Validate monthly radiation input

Description

Checks that a monthly radiation data.frame is correctly formatted and physically valid for use by the light interception and ray-tracing model. The table must contain exactly 12 months of radiation data.

Usage

check_monthly_radiations(x, verbose = TRUE)

Arguments

x

A data.frame with monthly radiation values, typically produced by get_monthly_radiations.

verbose

Logical; if TRUE, informative messages are printed.

Details

The input must contain the following columns:

month

Integer month number (1-12)

Hrad

Monthly global horizontal irradiation (MJ/m2)

DGratio

Diffuse-to-global radiation ratio (unitless, 0-1)

The function checks:

1

The object is a data.frame.

2

Required columns are present.

3

There are exactly 12 months.

4

Each month (1-12) is present exactly once.

5

Data are numeric and finite.

6

Hrad strictly positive.

7

DGratio between 0 and 1.

8

Months are in increasing order.

Value

Invisibly returns TRUE if all checks pass.

Examples

# Using the example dataset from the package
data_prenovel <- SamsaRaLight::data_prenovel
radiations <- data_prenovel$radiations

# Check the inventory
check_monthly_radiations(radiations)

# Quiet mode
check_monthly_radiations(radiations, verbose = FALSE)

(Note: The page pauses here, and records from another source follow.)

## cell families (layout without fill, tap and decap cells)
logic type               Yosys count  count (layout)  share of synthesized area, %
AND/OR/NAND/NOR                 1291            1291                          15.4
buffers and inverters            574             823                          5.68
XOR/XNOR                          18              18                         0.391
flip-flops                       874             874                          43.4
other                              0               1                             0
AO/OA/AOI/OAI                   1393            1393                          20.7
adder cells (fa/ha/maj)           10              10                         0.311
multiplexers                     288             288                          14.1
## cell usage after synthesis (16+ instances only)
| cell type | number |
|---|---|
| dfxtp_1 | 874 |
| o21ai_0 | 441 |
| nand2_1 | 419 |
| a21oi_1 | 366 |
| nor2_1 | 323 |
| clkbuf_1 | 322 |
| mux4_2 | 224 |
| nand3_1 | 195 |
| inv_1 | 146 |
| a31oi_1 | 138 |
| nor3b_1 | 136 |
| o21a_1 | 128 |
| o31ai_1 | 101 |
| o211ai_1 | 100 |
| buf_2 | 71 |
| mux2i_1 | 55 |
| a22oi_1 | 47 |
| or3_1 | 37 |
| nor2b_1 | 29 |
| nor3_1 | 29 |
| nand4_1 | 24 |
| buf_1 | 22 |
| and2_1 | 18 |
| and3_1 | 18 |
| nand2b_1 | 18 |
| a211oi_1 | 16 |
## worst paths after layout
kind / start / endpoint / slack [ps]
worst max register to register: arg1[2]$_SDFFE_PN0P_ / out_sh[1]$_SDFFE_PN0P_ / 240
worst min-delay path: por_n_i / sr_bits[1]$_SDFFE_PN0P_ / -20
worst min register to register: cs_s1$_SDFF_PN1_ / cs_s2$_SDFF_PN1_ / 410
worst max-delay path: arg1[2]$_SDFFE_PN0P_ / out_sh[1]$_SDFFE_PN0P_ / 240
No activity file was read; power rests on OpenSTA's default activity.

Check and validate a polygon defined by vertices

Description

This function converts a data.frame of polygon vertices into an sf POLYGON and checks its validity. If the polygon is invalid, it attempts to fix it.

Usage

check_polygon(core_polygon_df, trees_inv, sensors = NULL, verbose = TRUE)

Arguments

core_polygon_df

A data.frame with columns x and y defining polygon vertices

trees_inv

A data.frame with one row per tree. See check_inventory for the required structure and validated columns.

sensors

Optional data.frame defining position and height of the sensor within the stand. See check_sensors for the required structure and validated columns.

verbose

Logical. If TRUE, warnings are printed

Value

A data.frame of polygon vertices (x, y):

Examples

data_prenovel <- SamsaRaLight::data_prenovel

# Validate polygon
check_polygon(data_prenovel$core_polygon, data_prenovel$trees)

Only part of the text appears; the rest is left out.